Balanced attack makes team go
The Browns' defense enjoyed playing with a two-touchdown lead.
By TOM WILLIAMS
VINDICATOR SPORTS STAFF
CLEVELAND -- Browns fans were treated to an unusual sight Sunday: A 17-point lead.
Cleveland's offense jumped on the Detroit Lions for two touchdowns and a Phil Dawson field goal to help turn loose their defensive teammates en route to their third home victory since 1999.
"Playing with a 14-point lead enables us to go after them and changes the whole offensive scheme," linebacker Jamir Miller said. "We want a winning attitude around here and we won't accept anything less."
The Browns had leads of 17-0 and 24-7 en route to their first win of the season.

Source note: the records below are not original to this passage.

This design comes from an exercise in tuning for small area, a short achievable clock period and few clock cycles on the open sky130 flow, not from production work. Where RTL was checked, it was by simulation tests only, not by an equivalence proof against the original. The RTL of runs 1 and 2 was laid out without a check of its function.

--- design/flow/design.v ---
module gcm_sbox (
    input  wire [7:0] a,
    output wire [7:0] y
);
    wire U0, U1, U2, U3, U4, U5, U6, U7;
    assign {U0, U1, U2, U3, U4, U5, U6, U7} = a;
    wire T1, T2, T3, T4, T5, T6, T7, T8, T9, T10, T11, T12, T13, T14, T15, T16, T17, T18, T19, T20, T21, T22, T23, T24, T25, T26, T27, M1, M2, M3, M4, M5, M6, M7, M8, M9, M10, M11, M12, M13, M14, M15, M16, M17, M18, M19, M20, M21, M22, M23, M24, M25, M26, M27, M28, M29, M30, M31, M32, M33, M34, M35, M36, M37, M38, M39, M40, M41, M42, M43, M44, M45, M46, M47, M48, M49, M50, M51, M52, M53, M54, M55, M56, M57, M58, M59, M60, M61, M62, M63, L0, L1, L2, L3, L4, L5, L6, L7, L8, L9, L10, L11, L12, L13, L14, L15, L16, L17, L18, L19, L20, L21, L22, L23, L24, L25, L26, L27, L28, L29, S0, S1, S2, S3, S4, S5, S6, S7;
    assign T1 = U0 ^ U3;
    assign T2 = U0 ^ U5;
    assign T3 = U0 ^ U6;
    assign T4 = U3 ^ U5;
    assign T5 = U4 ^ U6;
    assign T6 = T1 ^ T5;
    assign T7 = U1 ^ U2;
    assign T8 = U7 ^ T6;
    assign T9 = U7 ^ T7;
    assign T10 = T6 ^ T7;
    assign T11 = U1 ^ U5;
    assign T12 = U2 ^ U5;
    assign T13 = T3 ^ T4;
    assign T14 = T6 ^ T11;
    assign T15 = T5 ^ T11;
    assign T16 = T5 ^ T12;
    assign T17 = T9 ^ T16;
    assign T18 = U3 ^ U7;
    assign T19 = T7 ^ T18;
    assign T20 = T1 ^ T19;
    assign T21 = U6 ^ U7;
    assign T22 = T7 ^ T21;
    assign T23 = T2 ^ T22;
    assign T24 = T2 ^ T10;
    assign T25 = T20 ^ T17;
    assign T26 = T3 ^ T16;
    assign T27 = T1 ^ T12;
    assign M1 = T13 & T6;
    assign M2 = T23 & T8;
    assign M3 = T14 ^ M1;
    assign M4 = T19 & U7;
    assign M5 = M4 ^ M1;
    assign M6 = T3 & T16;
    assign M7 = T22 & T9;
    assign M8 = T26 ^ M6;
    assign M9 = T20 & T17;
    assign M10 = M9 ^ M6;
    assign M11 = T1 & T15;
    assign M12 = T4 & T27;
    assign M13 = M12 ^ M11;
    assign M14 = T2 & T10;
    assign M15 = M14 ^ M11;
    assign M16 = M3 ^ M2;
    assign M17 = M5 ^ T24;
    assign M18 = M8 ^ M7;
    assign M19 = M10 ^ M15;
    assign M20 = M16 ^ M13;
    assign M21 = M17 ^ M15;
    assign M22 = M18 ^ M13;
    assign M23 = M19 ^ T25;
    assign M24 = M22 ^ M23;
    assign M25 = M22 & M20;
    assign M26 = M21 ^ M25;
    assign M27 = M20 ^ M21;
    assign M28 = M23 ^ M25;
    assign M29 = M28 & M27;
    assign M30 = M26 & M24;
    assign M31 = M20 & M23;
    assign M32 = M27 & M31;
    assign M33 = M27 ^ M25;
    assign M34 = M21 & M22;
    assign M35 = M24 & M34;
    assign M36 = M24 ^ M25;
    assign M37 = M21 ^ M29;
    assign M38 = M32 ^ M33;
    assign M39 = M23 ^ M30;
    assign M40 = M35 ^ M36;
    assign M41 = M38 ^ M40;
    assign M42 = M37 ^ M39;
    assign M43 = M37 ^ M38;
    assign M44 = M39 ^ M40;
    assign M45 = M42 ^ M41;
    assign M46 = M44 & T6;
    assign M47 = M40 & T8;
    assign M48 = M39 & U7;
    assign M49 = M43 & T16;
    assign M50 = M38 & T9;
    assign M51 = M37 & T17;
    assign M52 = M42 & T15;
    assign M53 = M45 & T27;
    assign M54 = M41 & T10;
    assign M55 = M44 & T13;
    assign M56 = M40 & T23;
    assign M57 = M39 & T19;
    assign M58 = M43 & T3;
    assign M59 = M38 & T22;
    assign M60 = M37 & T20;
    assign M61 = M42 & T1;
    assign M62 = M45 & T4;
    assign M63 = M41 & T2;
    assign L0 = M61 ^ M62;
    assign L1 = M50 ^ M56;
    assign L2 = M46 ^ M48;
    assign L3 = M47 ^ M55;
    assign L4 = M54 ^ M58;
    assign L5 = M49 ^ M61;
    assign L6 = M62 ^ L5;
    assign L7 = M46 ^ L3;
    assign L8 = M51 ^ M59;
    assign L9 = M52 ^ M53;
    assign L10 = M53 ^ L4;
    assign L11 = M60 ^ L2;
    assign L12 = M48 ^ M51;
    assign L13 = M50 ^ L0;
    assign L14 = M52 ^ M61;
    assign L15 = M55 ^ L1;
    assign L16 = M56 ^ L0;
    assign L17 = M57 ^ L1;
    assign L18 = M58 ^ L8;
    assign L19 = M63 ^ L4;
    assign L20 = L0 ^ L1;
    assign L21 = L1 ^ L7;
    assign L22 = L3 ^ L12;
    assign L23 = L18 ^ L2;
    assign L24 = L15 ^ L9;
    assign L25 = L6 ^ L10;
    assign L26 = L7 ^ L9;
    assign L27 = L8 ^ L10;
    assign L28 = L11 ^ L14;
    assign L29 = L11 ^ L17;
    assign S0 = L6 ^ L24;
    assign S1 = ~(L16 ^ L26);
    assign S2 = ~(L19 ^ L28);
    assign S3 = L6 ^ L21;
    assign S4 = L20 ^ L22;
    assign S5 = L25 ^ L29;
    assign S6 = ~(L13 ^ L27);
    assign S7 = ~(L6 ^ L23);
    assign y = {S0, S1, S2, S3, S4, S5, S6, S7};
endmodule
module gcm_lane (
    input  wire         clk,
    input  wire         rst,
    input  wire         start_valid,
    output wire         start_ready,
    input  wire [127:0] start_key,
    input  wire [95:0]  start_iv,
    input  wire         start_decrypt,
    input  wire         in_valid,
    output wire         in_ready,
    input  wire [127:0] in_data,
    input  wire [4:0]   in_bytes,
    input  wire         in_aad,
    input  wire         in_last,
    output reg          out_valid,
    output reg  [127:0] out_data,
    output reg          tag_valid,
    output reg  [127:0] tag
);
    localparam integer GD     = 26;                     
    localparam integer GSTEPS = (128 + GD - 1) / GD;    
    localparam integer XW     = GSTEPS * GD;            
    localparam integer PAD    = XW - 128;
    localparam [1:0] JOB_P1 = 2'd0,     
                     JOB_P2 = 2'd1,     
                     JOB_PN = 2'd2;     
    function [127:0] byte_mask;
        input [4:0] n;
        integer b;
        begin
            for (b = 0; b < 16; b = b + 1)
                byte_mask[127 - 8*b -: 8] = (b < n) ? 8'hff : 8'h00;
        end
    endfunction
    function [7:0] xtime;
        input [7:0] b;
        begin
            xtime = {b[6:0], 1'b0} ^ (b[7] ? 8'h1b : 8'h00);
        end
    endfunction
    function [31:0] mix_col;
        input [31:0] c;
        reg [7:0] a0, a1, a2, a3;
        begin
            a0 = c[31:24]; a1 = c[23:16]; a2 = c[15:8]; a3 = c[7:0];
            mix_col[31:24] = xtime(a0 ^ a1) ^ a1 ^ a2 ^ a3;
            mix_col[23:16] = xtime(a1 ^ a2) ^ a2 ^ a3 ^ a0;
            mix_col[15:8]  = xtime(a2 ^ a3) ^ a3 ^ a0 ^ a1;
            mix_col[7:0]   = xtime(a3 ^ a0) ^ a0 ^ a1 ^ a2;
        end
    endfunction
    function [127:0] shift_rows;
        input [127:0] s;
        integer r, c;
        begin
            for (c = 0; c < 4; c = c + 1)
                for (r = 0; r < 4; r = r + 1)
                    shift_rows[127 - 8*(4*c + r) -: 8] = s[127 - 8*(4*((c + r) % 4) + r) -: 8];
        end
    endfunction
    function [127:0] mix_columns;
        input [127:0] s;
        begin
            mix_columns = {mix_col(s[127:96]), mix_col(s[95:64]),
                           mix_col(s[63:32]),  mix_col(s[31:0])};
        end
    endfunction
    function [127:0] mul_alpha;
        input [127:0] v;
        begin
            mul_alpha = {1'b0, v[127:1]} ^ (v[0] ? {8'he1, 120'd0} : 128'd0);
        end
    endfunction
    function [7:0] rcon_of;
        input [3:0] r;
        begin
            case (r)
                4'd1:  rcon_of = 8'h01;
                4'd2:  rcon_of = 8'h02;
                4'd3:  rcon_of = 8'h04;
                4'd4:  rcon_of = 8'h08;
                4'd5:  rcon_of = 8'h10;
                4'd6:  rcon_of = 8'h20;
                4'd7:  rcon_of = 8'h40;
                4'd8:  rcon_of = 8'h80;
                4'd9:  rcon_of = 8'h1b;
                4'd10: rcon_of = 8'h36;
                default: rcon_of = 8'h00;
            endcase
        end
    endfunction
    reg [127:0] key_r;
    reg [95:0]  iv_r;
    reg         dec_r;
    reg [12:0]  cnt;           
    reg         msg_act;       
    reg [127:0] sa, sb, rk;    
    reg [3:0]   round;         
    reg [1:0]   job;
    reg         a_run;
    reg [127:0] ksa, ksb;      
    reg         kva, kvb;
    reg [127:0] h_r;
    reg         h_valid;       
    reg         j0v;           
    reg [127:0] y;             
    reg [XW-1:0] xs;           
    reg [2:0]   gcnt;
    reg         gh_busy;
    reg         gh_lastbeat;   
    reg         gh_len;        
    reg [15:0]  aad_len;
    reg [15:0]  txt_len;
    wire [127:0] sub_a, sub_b;
    genvar gi;
    generate
        for (gi = 0; gi < 16; gi = gi + 1) begin : g_sub
            gcm_sbox u_sa (.a(sa[127 - 8*gi -: 8]), .y(sub_a[127 - 8*gi -: 8]));
            gcm_sbox u_sb (.a(sb[127 - 8*gi -: 8]), .y(sub_b[127 - 8*gi -: 8]));
        end
    endgenerate
    wire [31:0] kw3 = rk[31:0];
    wire [31:0] ksub;
    gcm_sbox u_ks0 (.a(kw3[23:16]), .y(ksub[31:24]));
    gcm_sbox u_ks1 (.a(kw3[15:8]),  .y(ksub[23:16]));
    gcm_sbox u_ks2 (.a(kw3[7:0]),   .y(ksub[15:8]));
    gcm_sbox u_ks3 (.a(kw3[31:24]), .y(ksub[7:0]));
    wire [31:0] kt  = ksub ^ {rcon_of(round), 24'd0};
    wire [31:0] r0  = rk[127:96];
    wire [31:0] r01 = rk[127:96] ^ rk[95:64];
    wire [31:0] r02 = r01 ^ rk[63:32];
    wire [31:0] r03 = r02 ^ rk[31:0];
    wire [127:0] rk_next = {r0 ^ kt, r01 ^ kt, r02 ^ kt, r03 ^ kt};
    wire last = (round == 4'd10);
    wire [127:0] sr_a = shift_rows(sub_a);
    wire [127:0] sr_b = shift_rows(sub_b);
    wire [127:0] ra = (last ? sr_a : mix_columns(sr_a)) ^ rk_next;
    wire [127:0] rb = (last ? sr_b : mix_columns(sr_b)) ^ rk_next;
    wire gh_step_last = (gcnt == GSTEPS - 1);
    assign start_ready = !msg_act;
    assign in_ready    = msg_act && h_valid && (kva || kvb) && (!gh_busy || (gh_step_last && !gh_len && !gh_lastbeat));
    wire start_take = start_valid && !msg_act;
    wire take       = in_valid && in_ready;
    wire [127:0] mask      = byte_mask(in_bytes);
    wire [127:0] ks_cur    = kva ? ksa : ksb;
    wire [127:0] in_masked = in_data & mask;
    wire [127:0] text_out  = (in_data ^ ks_cur) & mask;
    wire [127:0] gdata     = (in_aad || dec_r) ? in_masked : text_out;
    reg [127:0] hp [0:GD-1];
    reg [127:0] gsum;
    reg [127:0] yd;
    integer j;
    always @(*) begin
        hp[0] = h_r;
        for (j = 1; j < GD; j = j + 1)
            hp[j] = mul_alpha(hp[j-1]);
        gsum = 128'd0;
        for (j = 0; j < GD; j = j + 1)
            if (xs[GD - 1 - j])
                gsum = gsum ^ hp[j];
        yd = y;
        for (j = 0; j < GD; j = j + 1)
            yd = mul_alpha(yd);
    end
    wire [127:0] ynext     = yd ^ gsum;
    wire [127:0] len_block = {45'd0, aad_len, 3'd0, 45'd0, txt_len, 3'd0};
    wire [127:0] yin       = gh_busy ? ynext : y;
    reg wr_ok;
    always @(*) begin
        case (job)
            JOB_P1:  wr_ok = !h_valid && !gh_busy;
            JOB_P2:  wr_ok = !kvb;
            default: wr_ok = !kva && !kvb;
        endcase
    end
    wire a_adv  = a_run && (!last || wr_ok);
    wire a_done = a_run && last && wr_ok;
    wire [31:0]  ctr_a = (job == JOB_P1) ? 32'd1 : {19'd0, cnt};
    wire [12:0]  cnt1  = cnt + 13'd1;
    wire [31:0]  ctr_b = (job == JOB_P1) ? {19'd0, cnt} : {19'd0, cnt1};
    wire [127:0] ld_a  = {iv_r, ctr_a} ^ key_r;
    wire [127:0] ld_b  = {iv_r, ctr_b} ^ key_r;
    always @(posedge clk) begin
        out_valid <= 1'b0;
        tag_valid <= 1'b0;
        out_data  <= text_out;
        if (start_take) begin
            key_r <= start_key;
            iv_r  <= start_iv;
            dec_r <= start_decrypt;
            sa    <= start_key;
            sb    <= {start_iv, 32'd2} ^ start_key;
            rk    <= start_key;
            round <= 4'd1;
            job   <= JOB_P1;
            cnt   <= 13'd3;
            a_run <= 1'b1;
        end else if (a_adv) begin
            if (last) begin
                sa    <= ld_a;
                sb    <= ld_b;
                rk    <= key_r;
                round <= 4'd1;
                job   <= JOB_PN;
                cnt   <= (job == JOB_P1) ? cnt1 : cnt + 13'd2;
            end else begin
                sa    <= ra;
                sb    <= rb;
                rk    <= rk_next;
                round <= round + 4'd1;
            end
        end
        if (job == JOB_P1 && last && a_run && !start_take) begin
            if (wr_ok) begin
                job <= JOB_P2;
                h_r <= ra;
            end
        end
        if (take && !in_aad) begin
            if (kva) kva <= 1'b0;
            else     kvb <= 1'b0;
        end
        if (a_done && !start_take) begin
            if (job == JOB_PN) begin
                ksa <= ra;
                kva <= 1'b1;
            end
            ksb <= rb;
            kvb <= 1'b1;
        end
        if (a_run && last && job == JOB_P2 && !j0v && !start_take) begin
            tag <= ra;
            j0v <= 1'b1;
        end
        if (gh_busy) begin
            y    <= ynext;
            xs   <= xs >> GD;
            gcnt <= gcnt + 3'd1;
            if (gh_step_last) begin
                if (gh_lastbeat) begin
                    xs          <= {ynext ^ len_block, {PAD{1'b0}}};
                    y           <= 128'd0;
                    gcnt        <= 3'd0;
                    gh_lastbeat <= 1'b0;
                    gh_len      <= 1'b1;
                end else if (gh_len) begin
                    if (j0v) begin
                        tag       <= tag ^ ynext;
                        tag_valid <= 1'b1;
                        y         <= 128'd0;
                        gh_busy   <= 1'b0;
                        gh_len    <= 1'b0;
                        h_valid   <= 1'b0;
                        j0v       <= 1'b0;
                        aad_len   <= 16'd0;
                        txt_len   <= 16'd0;
                    end else begin
                        y    <= y;
                        xs   <= xs;
                        gcnt <= gcnt;
                    end
                end else begin
                    gh_busy <= 1'b0;
                end
            end
        end
        if (a_done && job == JOB_P1 && !start_take)
            h_valid <= 1'b1;
        if (take) begin
            xs          <= {yin ^ gdata, {PAD{1'b0}}};
            y           <= 128'd0;
            gcnt        <= 3'd0;
            gh_busy     <= 1'b1;
            gh_lastbeat <= in_last;
            out_valid   <= !in_aad;
            if (in_aad) aad_len <= aad_len + {11'd0, in_bytes};
            else        txt_len <= txt_len + {11'd0, in_bytes};
            if (in_last) msg_act <= 1'b0;
        end
        if (start_take) begin
            msg_act <= 1'b1;
            kva     <= 1'b0;
            kvb     <= 1'b0;
        end
        if (rst) begin
            msg_act     <= 1'b0;
            a_run       <= 1'b0;
            kva         <= 1'b0;
            kvb         <= 1'b0;
            h_valid     <= 1'b0;
            j0v         <= 1'b0;
            gh_busy     <= 1'b0;
            gh_len      <= 1'b0;
            gh_lastbeat <= 1'b0;
            y           <= 128'd0;
            aad_len     <= 16'd0;
            txt_len     <= 16'd0;
            out_valid   <= 1'b0;
            tag_valid   <= 1'b0;
            job         <= JOB_P1;
        end
    end
endmodule
--- design/flow/flow/run.sh ---
#!/bin/bash
# Own flow: the standard layout, except that synthesis maps the logic with the ABC
# script in flow/abc_speed.script (an XOR-friendly mapping) instead of ORFS's default.
# Everything else (register mapping, flattening, renaming, floorplan .. finish) is the
# standard flow, run through standard.sh.
set -euo pipefail
W=$PWD
rm -rf "$W/scripts_abc"
cp -r "$FLOW_HOME/scripts" "$W/scripts_abc"
cp "$W/flow/abc_speed.script" "$W/scripts_abc/abc_speed.script"
bash "$W/standard.sh" SCRIPTS_DIR="$W/scripts_abc" synth > "$W/run_synth.log" 2>&1
bash "$W/standard.sh" > "$W/run_layout.log" 2>&1
--- design/flow/flow/abc_speed.script ---
strash
&get -n
&fraig -x
&put
scorr
dc2
strash
&get -n
&dch -f
&nf
&put
buffer -c
topo
stime -c
upsize -c
dnsize -c
--- design/flow/standard.sh ---
#!/bin/bash
# synth_recipe.tcl (not shown) runs the flow's synth.tcl, then flattens the netlist and writes it again
# the make line also repeats each setting of config.mk as NAME=value (left out here)
make -C /OpenROAD-flow-scripts/flow DESIGN_CONFIG=/design/flow/config.mk WORK_HOME=/design/flow/orfs CLKGATE_MAP_FILE= SYNTH_SCRIPT=/design/flow/synth_recipe.tcl "${@:-finish}"
--- design/flow/config.mk ---
export PLATFORM = sky130hd
export DESIGN_NAME = gcm_lane
export DESIGN_NICKNAME = gcm_lane
export VERILOG_FILES = /design/flow/design.v
export SDC_FILE = /design/flow/constraint.sdc
export NUM_CORES = 8
export LEC_CHECK = 0
export CAP_MARGIN = 20
export CORE_MARGIN = 2
export CORE_UTILIZATION = 40
export SETUP_SLACK_MARGIN = 3
export SLEW_MARGIN = 20
--- design/flow/constraint.sdc ---
create_clock -name core_clock -period 10.0 [get_ports {clk}]
set_input_delay 2.0000 -clock core_clock [delete_from_list [all_inputs] [get_ports {clk}]]
set_output_delay 2.0000 -clock core_clock [all_outputs]
set_load 0.01 [all_outputs]
==> results of run 1 <==
==> cells in the mapped netlist, types with 95 or more instances <==
cell type  count  share of area (%)
clkbuf_1     925                2.0
and2_1       113               0.42
and3_1       144               0.53
o211ai_1     105               0.46
mux2i_1      186                1.1
a21oi_1     1055                3.1
nor3_1       205               0.60
dfxtp_1      459                5.4
o21ai_1      152               0.45
nor2_1      1176                2.6
xnor3_1      285                3.8
a211oi_1     154               0.68
xor2_1      2111                 11
xnor2_2       97               0.93
xnor2_1     4822                 25
edfxtp_1    1121                 20
a22oi_1      157               0.69
inv_1         95               0.21
o21ai_0     1092                3.2
buf_1        307               0.68
nand2_1     4353                9.6
==> cells by family after synthesis <==
kind of cell,share of synthesized area [%]
xor gates and xnor gates,42.62
and+or+nand+nor,15.50
AOI/OAI and AO/OA,11.28
DFF,25.24
buffers and inverters,3.167
muxes,1.489
adders and majority gates,0.7016
==> layer usage <==
layer	share of wire (%)	global-route usage, %	routed length [µm]	vias to the layer above
met5	0.059	0	476	-
met3	11	7.764	86680	1915
met1	37	44.88	297600	74280
met4	10	30.01	80940	52
li1	-	-	-	67620
met2	42	53.22	340800	9302
==> state kept, by name, summed over array words and instances (netlist names), 2 cells and up <==
name	count
rk	128
round	4
iv_r	96
ksb	128
tag	128
sb	128
cnt	13
out_data	128
sa	128
rcon_of$func$/design/flow/design.v:265$5476.$result	8
gcnt	3
ksa	128
job	2
xs	130
aad_len	16
h_r	128
txt_len	16
y	128
key_r	128
==> how the worst max path moves through the flow <==
stage | to | slack, ns | cells past startpoint
floorplan | ksa[0] | 2.98 | 5
global placement | sa[15] | 1.32 | 19
detailed placement | sa[13] | 1.79 | 19
CTS | sa[100] | 2.94 | 20
global route | sb[2] | 2.76 | 20
finish | sb[2] | 3.03 | 20
==> final cells by class <==
| type | count | share of cell area [%] |
|---|---|---|
| multi-input combinational | 17540 | 65.07 |
| sequential | 1580 | 21.88 |
| timing repair buffer | 1259 | 6.031 |
| tap | 5663 | 3.617 |
| clock buffer | 240 | 2.596 |
| clock inverter | 98 | 0.5161 |
| inverter | 96 | 0.1923 |
| antenna | 76 | 0.09708 |
==> stage by stage <==
step | area (µm²) | hold slack [ns] | instances | setup WS [ns]
global route | 195800 | 0.5167 | 26520 | 2.764
CTS | 191100 | 0.4981 | 26320 | 2.942
floorplan | 169900 | 0.4477 | 20520 | 2.985
global placement | 182600 | 0.4663 | 25950 | 1.321
detailed placement | 182700 | 0.4888 | 25960 | 1.793
finish | 195900 | 0.4981 | 26550 | 3.026
==> what timing repair did <==
| item | CTS | global route |
|---|---|---|
| gates resized for setup | 297 | 422 |
| pin swaps | 16 | 85 |
| hold buffers | 0 | 0 |
| setup endpoints to repair | 380 | 488 |
| buffers inserted | 24 | 147 |
| cloned | 0 | 0 |
==> tightest hold or removal path: stages, from the launching register on <==
cell	delay, ns
dfxtp_1	0.32
inv_1	0.07
a211oi_1	0.06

Playing a huge role in the Browns' 24-14 victory over the Detroit Lions was the rushing attack led by rookie running back James Jackson.
"I have been getting a lot of practice [repetitions], about 50 to 55 every day," said Jackson, who rushed for 124 yards on 31 carries. "I wasn't winded out there, I was just pounding the ball inside."
Wide receiver Kevin Johnson said, "Any time that you have a young guy run that hard and punish people, that is only going to help us as the season goes on."
Balanced attack: Browns coach Butch Davis said, "I am a firm believer in the theory that you need to be able to have a balanced offensive attack to be successful in this league.
"If you can run for between 100 and 150 yards per game, then you can really set up your passing game for whenever you want it."
Quarterback Tim Couch completed 12-of-20 passes for 138 yards and three touchdowns.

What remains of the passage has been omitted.